Your instructions: From the entries that follow, reproduce exactly and only the lines from the line with "package rv32im_bus_pkg;" to the line with "logic [31:0] data;", endpoints included.

Source data
# # # # #

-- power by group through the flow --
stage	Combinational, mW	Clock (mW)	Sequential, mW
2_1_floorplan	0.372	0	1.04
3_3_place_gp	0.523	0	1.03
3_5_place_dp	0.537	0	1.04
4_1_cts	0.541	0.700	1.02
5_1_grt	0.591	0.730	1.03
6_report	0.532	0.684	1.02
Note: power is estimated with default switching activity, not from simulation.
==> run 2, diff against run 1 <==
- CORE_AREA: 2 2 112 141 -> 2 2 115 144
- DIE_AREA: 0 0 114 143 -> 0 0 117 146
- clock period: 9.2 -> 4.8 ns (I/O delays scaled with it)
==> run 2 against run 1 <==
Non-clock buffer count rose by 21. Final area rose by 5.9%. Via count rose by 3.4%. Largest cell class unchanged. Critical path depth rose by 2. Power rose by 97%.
File: src/rtl/rv32im_bus_pkg.sv
// Shared bus types and constants for the instruction-side Wishbone prefetch path.
package rv32im_bus_pkg;

    localparam logic [3:0]  WB_SEL_WORD = 4'hF;
    localparam logic [31:0] INSN_BYTES  = 32'd4;

    typedef enum logic [1:0] {
        IDLE,
        FETCH,
        DISCARD
    } pfq_state_t;

    typedef struct packed {
        logic        err;
        logic [31:0] data;
    } pfq_entry_t;

endpackage

File: src/rtl/prefetch_fifo.sv
// Small synchronous FIFO of prefetched instruction entries.
// Head is readable combinationally; flush empties it in one cycle and overrides push/pop.
module prefetch_fifo
    import rv32im_bus_pkg::*;
#(
    parameter int DEPTH = 4,
    localparam int AW   = (DEPTH > 1) ? $clog2(DEPTH) : 1,
    localparam int CW   = AW + 1
) (
    input  logic          clk,
    input  logic          rst_n,
    input  logic          flush_i,
    input  logic          push_i,
    input  pfq_entry_t    push_data_i,
    input  logic          pop_i,
    output pfq_entry_t    head_o,
    output logic [CW-1:0] count_o,
    output logic          empty_o,
    output logic          full_o
);

    localparam logic [CW-1:0] DEPTH_C = CW'(DEPTH);

    logic [AW-1:0] wr_ptr_q, wr_ptr_d;
    logic [AW-1:0] rd_ptr_q, rd_ptr_d;
    logic [CW-1:0] count_q,  count_d;
    pfq_entry_t    slot_w [DEPTH];

    // Register-based slots: the head must be visible in the same cycle as the core request.
    for (genvar gi = 0; gi < DEPTH; gi++) begin : g_slot
        pfq_entry_t slot_q;

        always_ff @(posedge clk or negedge rst_n) begin
            if (!rst_n) begin
                slot_q <= '0;
            end else if (push_i && !flush_i && (wr_ptr_q == AW'(gi))) begin
                slot_q <= push_data_i;
            end
        end

        assign slot_w[gi] = slot_q;
    end

    always_comb begin
        wr_ptr_d = wr_ptr_q;
        rd_ptr_d = rd_ptr_q;
        count_d  = count_q;
        if (flush_i) begin
            wr_ptr_d = '0;
            rd_ptr_d = '0;
            count_d  = '0;
        end else begin
            if (push_i) begin
                wr_ptr_d = wr_ptr_q + AW'(1);
            end
            if (pop_i) begin
                rd_ptr_d = rd_ptr_q + AW'(1);
            end
            case ({push_i, pop_i})
                2'b10:   count_d = count_q + CW'(1);
                2'b01:   count_d = count_q - CW'(1);
                default: count_d = count_q;
            endcase
        end
    end

    always_ff @(posedge clk or negedge rst_n) begin
        if (!rst_n) begin
            wr_ptr_q <= '0;
            rd_ptr_q <= '0;
            count_q  <= '0;
        end else begin
            wr_ptr_q <= wr_ptr_d;
            rd_ptr_q <= rd_ptr_d;
            count_q  <= count_d;
        end
    end

    assign head_o  = slot_w[rd_ptr_q];
    assign count_o = count_q;
    assign empty_o = (count_q == '0);
    assign full_o  = (count_q == DEPTH_C);

endmodule

File: src/rtl/iwb_prefetch_queue.sv
// Instruction prefetch queue between the core's Wishbone fetch port and memory.
// Optional IWB_PREFETCH_STATS_EN adds saturating hit/flush counters as outputs.
module iwb_prefetch_queue
    import rv32im_bus_pkg::*;
#(
    parameter int DEPTH = 4
) (
    input  logic        clk,
    input  logic        rst_n,
    input  logic [31:0] s_adr_i,
    input  logic        s_cyc_i,
    input  logic        s_stb_i,
    input  logic        s_we_i,
    output logic [31:0] s_dat_o,
    output logic        s_ack_o,
    output logic        s_err_o,
    output logic [31:0] m_adr_o,
    input  logic [31:0] m_dat_i,
    output logic        m_cyc_o,
    output logic        m_stb_o,
    output logic        m_we_o,
    output logic [3:0]  m_sel_o,
    input  logic        m_ack_i,
    input  logic        m_err_i
`ifdef IWB_PREFETCH_STATS_EN
    ,
    output logic [31:0] stat_hit_o,
    output logic [31:0] stat_flush_o
`endif
);

    localparam int AW = (DEPTH > 1) ? $clog2(DEPTH) : 1;
    localparam int CW = AW + 1;
    localparam logic [CW-1:0] DEPTH_C = CW'(DEPTH);

    pfq_state_t  state_q, state_d;
    logic [31:0] head_pc_q, head_pc_d;
    logic [31:0] fetch_pc_q, fetch_pc_d;
    logic [31:0] m_adr_q, m_adr_d;
    logic        stream_valid_q, stream_valid_d;
    logic        halt_q, halt_d;

    logic          req_w, illegal_w, legal_w, at_head_w, hit_w, miss_w;
    logic          bus_done_w;
    logic          fifo_push_w;
    pfq_entry_t    fifo_push_data_w;
    pfq_entry_t    head_w;
    logic [CW-1:0] count_w;
    logic [CW-1:0] count_after_w;
    logic          empty_w;
    logic          full_w;

    prefetch_fifo #(
        .DEPTH (DEPTH)
    ) u_fifo (
        .clk         (clk),
        .rst_n       (rst_n),
        .flush_i     (miss_w),
        .push_i      (fifo_push_w),
        .push_data_i (fifo_push_data_w),
        .pop_i       (hit_w),
        .head_o      (head_w),
        .count_o     (count_w),
        .empty_o     (empty_w),
        .full_o      (full_w)
    );

    // Core-side decode; an in-stream request with an empty queue is neither hit nor miss.
    assign req_w      = s_cyc_i & s_stb_i;
    assign illegal_w  = req_w & (s_we_i | (s_adr_i[1:0] != 2'b00));
    assign legal_w    = req_w & ~illegal_w;
    assign at_head_w  = stream_valid_q & (s_adr_i == head_pc_q);
    assign hit_w      = legal_w & at_head_w & ~empty_w;
    assign miss_w     = legal_w & ~at_head_w;
    assign bus_done_w = m_ack_i | m_err_i;

    // Occupancy after this cycle's push and pop; only consulted in FETCH where count < DEPTH.
    assign count_after_w = count_w + CW'(1) - CW'(hit_w);

    always_comb begin
        state_d          = state_q;
        head_pc_d        = head_pc_q;
        fetch_pc_d       = fetch_pc_q;
        stream_valid_d   = stream_valid_q;
        halt_d           = halt_q;
        fifo_push_w      = 1'b0;
        fifo_push_data_w = '0;

        if (miss_w) begin
            head_pc_d      = s_adr_i;
            fetch_pc_d     = s_adr_i;
            stream_valid_d = 1'b1;
            halt_d         = 1'b0;
            if ((state_q != IDLE) && !bus_done_w) begin
                state_d = DISCARD;
            end else begin
                state_d = FETCH;
            end
        end else begin
            if (hit_w) begin
                head_pc_d = head_pc_q + INSN_BYTES;
            end
            case (state_q)
                IDLE: begin
                    if (stream_valid_q && !halt_q && !full_w) begin
                        state_d = FETCH;
                    end
                end
                FETCH: begin
                    if (m_ack_i) begin
                        fifo_push_w           = 1'b1;
                        fifo_push_data_w.err  = 1'b0;
                        fifo_push_data_w.data = m_dat_i;
                        fetch_pc_d            = fetch_pc_q + INSN_BYTES;
                        state_d               = (count_after_w < DEPTH_C) ? FETCH : IDLE;
                    end else if (m_err_i) begin
                        fifo_push_w           = 1'b1;
                        fifo_push_data_w.err  = 1'b1;
                        fifo_push_data_w.data = m_dat_i;
                        halt_d                = 1'b1;
                        state_d               = IDLE;
                    end
                end
                DISCARD: begin
                    if (bus_done_w) begin
                        state_d = FETCH;
                    end
                end
                default: state_d = IDLE;
            endcase
        end
    end

    // The bus address stays on the abandoned read until memory terminates it.
    assign m_adr_d = (state_d == DISCARD) ? m_adr_q : fetch_pc_d;

    always_ff @(posedge clk or negedge rst_n) begin
        if (!rst_n) begin
            state_q        <= IDLE;
            head_pc_q      <= '0;
            fetch_pc_q     <= '0;
            m_adr_q        <= '0;
            stream_valid_q <= 1'b0;
            halt_q         <= 1'b0;
        end else begin
            state_q        <= state_d;
            head_pc_q      <= head_pc_d;
            fetch_pc_q     <= fetch_pc_d;
            m_adr_q        <= m_adr_d;
            stream_valid_q <= stream_valid_d;
            halt_q         <= halt_d;
        end
    end

    assign s_dat_o = head_w.data;
    assign s_ack_o = hit_w & ~head_w.err;
    assign s_err_o = illegal_w | (hit_w & head_w.err);

    assign m_cyc_o = (state_q != IDLE);
    assign m_stb_o = m_cyc_o;
    assign m_we_o  = 1'b0;
    assign m_sel_o = WB_SEL_WORD;
    assign m_adr_o = m_adr_q;

`ifdef IWB_PREFETCH_STATS_EN
    logic [31:0] stat_hit_q, stat_flush_q;

    always_ff @(posedge clk or negedge rst_n) begin
        if (!rst_n) begin
            stat_hit_q   <= '0;
            stat_flush_q <= '0;
        end else begin
            if (hit_w && (stat_hit_q != '1)) begin
                stat_hit_q <= stat_hit_q + 32'd1;
            end
            if (miss_w && (stat_flush_q != '1)) begin
                stat_flush_q <= stat_flush_q + 32'd1;
            end
        end
    end

    assign stat_hit_o   = stat_hit_q;
    assign stat_flush_o = stat_flush_q;
`endif

endmodule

# # # # #

Solution to the problem:
package rv32im_bus_pkg;

    localparam logic [3:0]  WB_SEL_WORD = 4'hF;
    localparam logic [31:0] INSN_BYTES  = 32'd4;

    typedef enum logic [1:0] {
        IDLE,
        FETCH,
        DISCARD
    } pfq_state_t;

    typedef struct packed {
        logic        err;
        logic [31:0] data;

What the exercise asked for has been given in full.